By taking a 3D printed mountain generated from photogrammetry, and using it to register the X, Y, and Z planes of three linoleum prints I hope to explore the idea of an evolving media from flat to spatial. The triptych represents an orthographic view of anobject typically found in modern 3D modeling programs. These two technologies of reproduction — printmaking and 3D printing — earmark opposite ends of the historical spectrum of mechanical reproduction. The act of merging the two is analogous to merely existing in a varied media landscape composed of old and new technologies, as many people exist today.

The contents of these prints represent a real, physical, wild mountain translated into 3D and re-translated into 2D. The transfiguration of the form of the mountain, representing untouched nature, but nevertheless captured, compressed, regurgitated, and reproduced by multiple image-making media points to the progressive translation of the entire Earth into an image. This mountain, a combination of atoms, was imported and transformed into bits into digital mesh as a .STL file, exported once more to a 3D printer, which again transfigured it into atoms. Finally, another import of sorts of the 3D model reframes the model as outline and stamp, able to replicate the shadow of its former self, many layers removed from the real thing it represents, resulting in this 2D analog print.

How does this processing of the image of the physical terrain affect our relation to it? NASA’s ATS-3 satellite took the first color photograph of the whole Earth in 1967, which drastically affected how individuals and nations saws themselves on the planet. As philosopher David Loy remarked, “It implied a new kind of self awareness.”

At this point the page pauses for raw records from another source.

<file path="src/rtl/usbf_rx_pkt_fifo.sv">
// usbf_rx_pkt_fifo: packet-aware receive FIFO behind the USB SIE receiver.
// Received bytes are stored speculatively and are committed or rewound when
// the packet ends. The read side is a first-word-fall-through stream in which
// every byte carries a flag marking the last byte of its packet.
// Ports:
//   clk_i, rst_i (async, active-high), flush_i (sync clear of everything)
//   accept_i                      endpoint armed, sampled on the first byte
//   rx_valid_i/rx_strb_i/rx_data_i receiver stream (strb=0 marks a ZLP)
//   rx_complete_i/rx_crc_err_i    end-of-packet pulse and its CRC status
//   rd_ready_i, rd_valid_o, rd_data_o, rd_last_o   FWFT read port
//   pkt_ok_o/pkt_drop_o/zlp_o     registered end-of-packet result pulses
//   overflow_o                    sticky, set when a packet is dropped for space
//   level_o                       committed byte count
// Build option: USBF_RX_FIFO_CRC_DROP_EN rewinds and drops CRC-errored packets;
// when it is undefined, CRC errors are ignored and such packets are committed.
module usbf_rx_pkt_fifo #(
    parameter int DEPTH  = 64,
    parameter int ADDR_W = 6
) (
    input  logic              clk_i,
    input  logic              rst_i,
    input  logic              flush_i,
    input  logic              accept_i,
    input  logic              rx_valid_i,
    input  logic              rx_strb_i,
    input  logic [7:0]        rx_data_i,
    input  logic              rx_complete_i,
    input  logic              rx_crc_err_i,
    input  logic              rd_ready_i,
    output logic              rd_valid_o,
    output logic [7:0]        rd_data_o,
    output logic              rd_last_o,
    output logic              pkt_ok_o,
    output logic              pkt_drop_o,
    output logic              zlp_o,
    output logic              overflow_o,
    output logic [ADDR_W:0]   level_o
);
    typedef enum logic [1:0] {S_IDLE, S_RX, S_DROP} state_t;
    state_t state_q, state_d;
    logic [ADDR_W:0] rd_ptr_q, cmt_ptr_q, wr_ptr_q, wr_ptr_d, cmt_ptr_d, wr_prev;
    logic [8:0] mem_q [DEPTH];
    logic rx_byte, full, crc_bad, pop, we, set_last;
    logic ok_d, drop_d, zlp_d, ovf_set;
    logic ok_q, drop_q, zlp_q, ovf_q;
`ifdef USBF_RX_FIFO_CRC_DROP_EN
    assign crc_bad = rx_crc_err_i;
`else
    logic unused_crc;
    assign unused_crc = rx_crc_err_i;
    assign crc_bad    = 1'b0;
`endif
    assign rx_byte    = rx_valid_i & rx_strb_i;
    // Fullness counts speculative bytes so a packet in flight cannot overrun unread data.
    assign full       = (wr_ptr_q - rd_ptr_q) == (ADDR_W+1)'(DEPTH);
    assign wr_prev    = wr_ptr_q - 1'b1;
    assign level_o    = cmt_ptr_q - rd_ptr_q;
    assign rd_valid_o = cmt_ptr_q != rd_ptr_q;
    assign pop        = rd_valid_o & rd_ready_i;
    assign rd_data_o  = mem_q[rd_ptr_q[ADDR_W-1:0]][7:0];
    assign rd_last_o  = mem_q[rd_ptr_q[ADDR_W-1:0]][8];
    assign pkt_ok_o   = ok_q;
    assign pkt_drop_o = drop_q;
    assign zlp_o      = zlp_q;
    assign overflow_o = ovf_q;

    always_ff @(posedge clk_i or posedge rst_i)
        if (rst_i)
            state_q <= S_IDLE;
        else
            state_q <= flush_i ? S_IDLE : state_d;

    always_comb begin
        state_d   = state_q;
        wr_ptr_d  = wr_ptr_q;
        cmt_ptr_d = cmt_ptr_q;
        we        = 1'b0;
        set_last  = 1'b0;
        ok_d      = 1'b0;
        drop_d    = 1'b0;
        zlp_d     = 1'b0;
        ovf_set   = 1'b0;
        case (state_q)
            S_IDLE:
                if (rx_complete_i) begin
                    zlp_d  = accept_i & ~crc_bad;
                    drop_d = ~(accept_i & ~crc_bad);
                end else if (rx_byte) begin
                    if (!accept_i)
                        state_d = S_DROP;
                    else if (full) begin
                        ovf_set = 1'b1;
                        state_d = S_DROP;
                    end else begin
                        we       = 1'b1;
                        wr_ptr_d = wr_ptr_q + 1'b1;
                        state_d  = S_RX;
                    end
                end
            S_RX:
                if (rx_complete_i) begin
                    state_d = S_IDLE;
                    if (crc_bad) begin
                        wr_ptr_d = cmt_ptr_q;
                        drop_d   = 1'b1;
                    end else begin
                        set_last  = 1'b1;
                        cmt_ptr_d = wr_ptr_q;
                        ok_d      = 1'b1;
                    end
                end else if (rx_byte) begin
                    if (full) begin
                        ovf_set  = 1'b1;
                        wr_ptr_d = cmt_ptr_q;
                        state_d  = S_DROP;
                    end else begin
                        we       = 1'b1;
                        wr_ptr_d = wr_ptr_q + 1'b1;
                    end
                end
            S_DROP:
                if (rx_complete_i) begin
                    drop_d  = 1'b1;
                    state_d = S_IDLE;
                end
            default: state_d = S_IDLE;
        endcase
    end

    always_ff @(posedge clk_i or posedge rst_i)
        if (rst_i) begin
            rd_ptr_q  <= '0;
            cmt_ptr_q <= '0;
            wr_ptr_q  <= '0;
            ok_q      <= 1'b0;
            drop_q    <= 1'b0;
            zlp_q     <= 1'b0;
            ovf_q     <= 1'b0;
            for (int i = 0; i < DEPTH; i++) mem_q[i] <= '0;
        end else if (flush_i) begin
            rd_ptr_q  <= '0;
            cmt_ptr_q <= '0;
            wr_ptr_q  <= '0;
            ok_q      <= 1'b0;
            drop_q    <= 1'b0;
            zlp_q     <= 1'b0;
            ovf_q     <= 1'b0;
            for (int i = 0; i < DEPTH; i++) mem_q[i] <= '0;
        end else begin
            rd_ptr_q  <= pop ? rd_ptr_q + 1'b1 : rd_ptr_q;
            cmt_ptr_q <= cmt_ptr_d;
            wr_ptr_q  <= wr_ptr_d;
            ok_q      <= ok_d;
            drop_q    <= drop_d;
            zlp_q     <= zlp_d;
            ovf_q     <= ovf_q | ovf_set;
            if (we)
                mem_q[wr_ptr_q[ADDR_W-1:0]] <= {1'b0, rx_data_i};
            // The final byte is only known at rx_complete_i, so its flag is patched on commit.
            if (set_last)
                mem_q[wr_prev[ADDR_W-1:0]][8] <= 1'b1;
        end
endmodule

</file>
<file path="config.mk">
export PLATFORM = sky130hd
export DESIGN_NAME = usbf_rx_pkt_fifo
export DESIGN_NICKNAME = d
export VERILOG_FILES = /design/src/rtl/usbf_rx_pkt_fifo.sv
export SDC_FILE = /design/constraint.sdc
export NUM_CORES = 1
export LEC_CHECK = 0
export ABC_CLOCK_PERIOD_IN_PS = 17300
export CAP_MARGIN = 10
export CORE_MARGIN = 5
export CORE_UTILIZATION = 55
export DETAILED_ROUTE_END_ITERATION = 7
export GPL_TIMING_DRIVEN = 1
export PLACE_DENSITY = 0.74
export SYNTH_ARGS = -nofsm -noshare
export SYNTH_HDL_FRONTEND = slang
export SYNTH_SLANG_ARGS = --single-unit
</file>
<file path="constraint.sdc">
create_clock -name clk_i -period 17.3 [get_ports clk_i]
set_input_delay 1.73 -clock clk_i [delete_from_list [all_inputs] [get_ports clk_i]]
set_output_delay 1.73 -clock clk_i [all_outputs]
set_load 0.005 [all_outputs]
</file>
==> out/results.tsv <==
stage	metric	value	unit
clock_network	CTS Buf Count	67	
critical_path	Worst Setup End Kind	output pin	
critical_path	Critical Path Source Type	flip-flop	
critical_path	Crit Path Class	reg2out	
drt	Via-to-Cell Ratio	7.44	
sta	Slew HR	16.2	%
min_path	hold crit path type	reg2reg	
clock_network	post_cts resized	0	
floorplan	site row count	87	
flow_run	max-cap viol count	0	
synthesis	Seq/Total Area, Yosys	47.9	%
final_layout	share of layout cells above drive strength 1	12.7	%
synthesis	area share of the largest cell type after synthesis	47.9	%
pwr	combinational power share	4.1	%
sta	Worst Tran Pin Value	1.25	ns
placed_design	gpl congestion	0.896	
final_layout	Register Area	15100	sq um
sta	Max Fclk	0.130	GHz
critical_path	WP data arrival	5.98	ns
sta	final-report setup violation count	0	
global_route	largest net degree at the start of global routing	203	
pwr	share of power burned in registers	47.4	%
clock_network	Root Buffer Master	clkbuf_16	
floorplan	Die X	249	um
floorplan	core footprint	56600	sq um
clock_network	CTS clk-pin slew, worst paths	0.05	ns
placed_design	dpl hpwl	55800	um
pwr	PnR Total Power	2.98	mW
sta	final slew viol count	0	
sta	Setup Skew	0.0168	ns
sta	RSZ-0062 raised after global routing	false	
critical_path	Critical Path RT	15.57	ns
floorplan	die area	62200	sq um
clock_network	H-tree Lvls	3	
drt	WL/cell	28.1	um
clock_network	CTS tree	yes	
pwr	clock share of power	48.5	%
clock_network	worst skew pair latency	0.61	ns
global_route	first-pass GRT wire length	164000	um
clock_network	CTS Hold Bufs	0	
drt	total iterations of the first detailed-routing run	7	
final_layout	multi-input logic area	14900	sq um
clock_network	Sink Count	603	
synthesis	Synthesis Warnings	0	
global_route	initial antenna violation count	0	
sta	Final Hold Fails	0	
pwr	Max VDD drop	0.0788	mV
sta	setup TNS	0	ns
pwr	PwrDens	87.4	nW/um^2
synthesis	Synth Instances	3187	
pwr	Pint	2.28	mW
synthesis	Mean Syn Cell Area	9.88	sq um
final_layout	synth-to-layout area growth	8.18	%
global_route	vias in the first global route	28100	
clock_network	postcts setup bufs	0	
synthesis	Synth area leaders	dfrtp_1 48%, mux4_2 12%, a21oi_1 7.9%, o21ai_0 7.8%, nand3_1 5.0%	
drt	Detail Route Antenna Nets	0	
drt	Routed WL	106000	um
drt	DRC violations left	0	
pwr	Sw Share	23.4	%
final_layout	n_diodes	0	
global_route	GRT Overall Usage	33.2	%
synthesis	Unique masters post-synth	67	
sta	Final period util	44.6	%
synthesis	Yosys reg bits	603	
floorplan	I/O pins	38	
drt	Via Count	28000	
clock_network	clock buffer depth	3	
floorplan	Die Y	249	um
synthesis	ys flop type	dfrtp_1	
run_status	run status	complete, no violations	
synthesis	syn_nets	3220	
placed_design	PortBufs	36	
final_layout	FILL cells	4486	
drt	drt first-iter violations	4367	
sta	fin crit period	7.71	ns
synthesis	Async S/R FF share, synth	100	%
synthesis	synthesized cell area	31500	sq um
synthesis	Post-synth EDFFs	0	
pwr	P_leak	13.2	nW
final_layout	final net count	2999	
global_route	gr ovfl total	0	
floorplan	initial core utilization	55.6	%
pwr	NetSw	697	uW
synthesis	cell taking the most area after synthesis	dfrtp_1	
critical_path	Max FO, Critical Path	44	
layer usage:
metal	global-route usage (%)	wire, um	vias to the layer above	share of wire, %
met5	0	0	-	0
li1	-	-	11400	-
met1	44.0	37300	13900	35
met3	8.82	13900	468	13
met2	50.3	48100	2250	45
met4	17.9	6610	0	6.2
cell usage in the layout, fill, tap and decap left out, drive strengths merged, types with 5 or more instances in the layout:
master         count
nand3            313
inv               18
xnor2             10
mux4             168
o21ai            510
o31ai             10
clkdlybuf4s50     27
a21oi            499
xor2               5
nor2              41
a22oi             14
nand4            180
mux2i             57
a31oi              5
clkbuf           110
ha                15
nor3              10
nand2            185
dfrtp            603
o311ai             6
clkinv             9
nand2b             7
o221ai             6
buf               72
or3                6
nor2b              6
o211ai            58
a31o               7
worst max-delay path, stage by stage (launching register included):
cell	delay, ns
dfrtp_4	0.98
buf_4	0.93
buf_4	0.85
mux4_2	0.67
mux4_2	0.48
a22oi_1	0.55
o221ai_1	0.33
clkdlybuf4s50_1	0.52
per-stage QoR:
step | std cells | util, % | worst slack, ns | instance area, sq um | hold WS (ns)
after floorplan | 3187 | - | 7.34 | 31500 | 0.484
after global placement | 3652 | 56.3 | 10.27 | 31800 | 0.484
after detailed placement | 3652 | 56.3 | 10.25 | 31800 | 0.499
after CTS | 3770 | 60.1 | 9.61 | 34000 | 0.512
after global routing | 3771 | 60.2 | 9.21 | 34100 | 0.533
final | 3771 | 60.2 | 9.59 | 34100 | 0.502
cells in the mapped netlist (all sizes together), types with 3 or more instances:
| cell | instances |
|---|---|
| nand4 | 180 |
| a22oi | 14 |
| o2111ai | 4 |
| dfrtp | 603 |
| o21ai | 510 |
| xor2 | 5 |
| ha | 15 |
| xnor2 | 10 |
| buf | 103 |
| a31o | 7 |
| o31ai | 10 |
| nor4 | 4 |
| nand2 | 185 |
| o311a | 3 |
| nor2 | 41 |
| a21o | 3 |
| nor3 | 10 |
| mux4 | 168 |
| and3 | 4 |
| nand3 | 313 |
| nand2b | 7 |
| and2 | 4 |
| nor2b | 6 |
| or2 | 3 |
| a31oi | 5 |
| mux2i | 57 |
| a21oi | 499 |
| clkbuf | 286 |
| inv | 19 |
| o211ai | 58 |
| o311ai | 6 |
| or3 | 6 |
| o221ai | 6 |
| or4 | 3 |
cell families after synthesis:
family | after synthesis | share of synthesized area (%)
muxes | 225 | 13.8
AOI/OAI and AO/OA | 1143 | 19.6
DFF | 603 | 47.9
and+or+nand+nor | 775 | 12.4
xor gates and xnor gates | 15 | 0.441
buffers and inverters | 410 | 5.18
adders and majority gates | 16 | 0.659
power groups by stage:
stage | clock [mW] | sequential [mW] | combinational, mW
after floorplan | 0 | 1.44 | 0.0761
after global placement | 0 | 1.44 | 0.115
after detailed placement | 0 | 1.44 | 0.118
after CTS | 1.45 | 1.41 | 0.119
after global routing | 1.51 | 1.41 | 0.130
final | 1.44 | 1.41 | 0.123
final timing paths:
kind | startpoint | to | slack (ns) | depth (start not counted)
worst min-delay path | overflow_o | overflow_o | 0.50 | 2
worst max-delay path | rd_ptr_q[0] | rd_data_o[1] | 9.59 | 7
max in group asynchronous | rst_i | mem_q[25] | 12.77 | 6
worst max register to register | rd_ptr_q[1] | mem_q[421] | 11.44 | 11
worst min register to register | overflow_o | overflow_o | 0.50 | 2
min in group asynchronous | rst_i | mem_q[236] | 1.53 | 2
flip-flops by register name, indices dropped and copies added, names as in the netlist:
name        cells
rd_ptr_q        7
mem_q         576
pkt_ok_o        1
zlp_o           1
overflow_o      1
state_q         2
pkt_drop_o      1
wr_ptr_q        7
cmt_ptr_q       7
area by class of cell:
type / instances / area share, %
Inverter: 21 / 0.250
Tap cell: 756 / 2.78
Sequential cell: 603 / 44.3
Clock buffer: 110 / 6.27
Timing Repair Buffer: 99 / 2.51
Multi-Input combinational cell: 2174 / 43.7
Clock inverter: 8 / 0.191
(Power assumes the default switching activity.)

As governments and large corporations enact further imaging techniques on the Earth, how does that affect our “self awareness of it” and ultimately how does that awareness come back and strike a material change in the environment? As the surface of the area of the earth is painted with photographic remnants from iPhones, drones, and satellites what happens to the earth? Is the earth doomed to become a simulacra of its previous self, or is there something more grounding, atomic, and physical, like a screenprint, that can come out of it? “XYZ” is a work which is tender motion towards my nascent thinking in this field.

A process capture of the printmaking, which only took about one hour. It was a very quick project, from concept to object, which is why the carving technique are so inexact and rough. I was in a rush to get it out.
The linoleum arranged in an XYZ configuration to mimic and suggest a 3D form within the empty space.